The Impact of COVID on Animals – Ben Jackson
Yes, yet another COVID related article; but before you skip this page to find out what kind of chocolate bar you are, please just take time to read this and become enlightened on a different aspect of the pandemic.
There have been many negative impacts of the coronavirus pandemic; it has changed the way the entire world lives their lives and has seen the deaths of thousands of people in the UK alone. However, one positive I can find about COVID is the awareness it has raised around the illegal wildlife trade and the atrocious ways we humans treat the animals that share our planet with us.
Animals have played a key role in the pandemic since the very beginning; the identity of the animal source of the coronavirus, named nCoV-2019, has been one of the key questions scientists have been raving to answer. Coronaviruses are known to circulate in mammals and birds, and scientists have already suggested that nCoV-2019 originally came from bats, a proposal based on the similarity of its genetic sequence to those of other known coronaviruses. But the virus was probably transmitted to humans by another animal. The coronavirus that caused severe acute respiratory syndrome, or SARS, spread from bats, to civets (a small vivverid from Asia and Africa), to humans.

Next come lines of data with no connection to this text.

File: src/rtl/bcdmul_wallace4.sv
module bcdmul_wallace4
    import bcdmul_pkg::*;
(
    input  logic [15:0]      pp_bits,
    output logic [PROD_W-1:0] bin_prod
);
    logic [1:0] l1_c1, l1_c2, l1_c3, l1_c4, l1_c5;
    logic [1:0] l2_c3, l2_c4, l2_c5, l2_c6;
    logic [PROD_W-1:0] row_x, row_y;
    logic [PROD_W:0]   rip_c;

    // first level: columns of weight 2..32
    assign l1_c1 = half_add(pp_bits[4],  pp_bits[1]);
    assign l1_c2 = full_add(pp_bits[8],  pp_bits[5],  pp_bits[2]);
    assign l1_c3 = full_add(pp_bits[12], pp_bits[9],  pp_bits[6]);
    assign l1_c4 = full_add(pp_bits[13], pp_bits[10], pp_bits[7]);
    assign l1_c5 = half_add(pp_bits[14], pp_bits[11]);

    // second level: leave every column with at most two bits
    assign l2_c3 = full_add(l1_c3[0], pp_bits[3],  l1_c2[1]);
    assign l2_c4 = half_add(l1_c4[0], l1_c3[1]);
    assign l2_c5 = half_add(l1_c5[0], l1_c4[1]);
    assign l2_c6 = half_add(pp_bits[15], l1_c5[1]);

    assign row_x = {l2_c6[1], l2_c6[0], l2_c5[0], l2_c4[0],
                    l2_c3[0], l1_c2[0], l1_c1[0], pp_bits[0]};
    assign row_y = {1'b0, l2_c5[1], l2_c4[1], l2_c3[1],
                    1'b0, l1_c1[1], 1'b0, 1'b0};

    // final carry-propagate merge of the two rows
    assign rip_c[0] = 1'b0;
    for (genvar k = 0; k < PROD_W; k++) begin : g_cpa
        logic [1:0] fa_o;
        assign fa_o       = full_add(row_x[k], row_y[k], rip_c[k]);
        assign bin_prod[k] = fa_o[0];
        assign rip_c[k+1] = fa_o[1];
    end
endmodule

Now, the South China Agricultural University in Guangzhou says that two of its researchers, Shen Yongyi and Xiao Lihua, have identified the pangolin as the potential source of nCoV-2019 on the basis of a genetic comparison of coronaviruses taken from the animals and from humans infected in the outbreak and other findings. The sequences are 99% similar, the researchers reported at press conference on 7 February.
Many have not even heard of a pangolin, let alone know what one is. They are the the planet’s only scaled mammal belonging to the genus Manis in the family Manidae. Despite baring resemblance to anteaters and armadillos, they are in fact more related to the order Carnivora (cats, dogs, bears); their similarities in appearance to anteaters and armadillos is an example of convergent evolution due to similar niches in an ecosystem needing filling in different areas of the world. They are found throughout Africa and Asia and feed exclusively on ants and termites. Biology lesson aside, if you have ever heard of one of these adorable creatures, you probably are familiar with their protective overlapping scales made of keratin, the same substance as our fingernails.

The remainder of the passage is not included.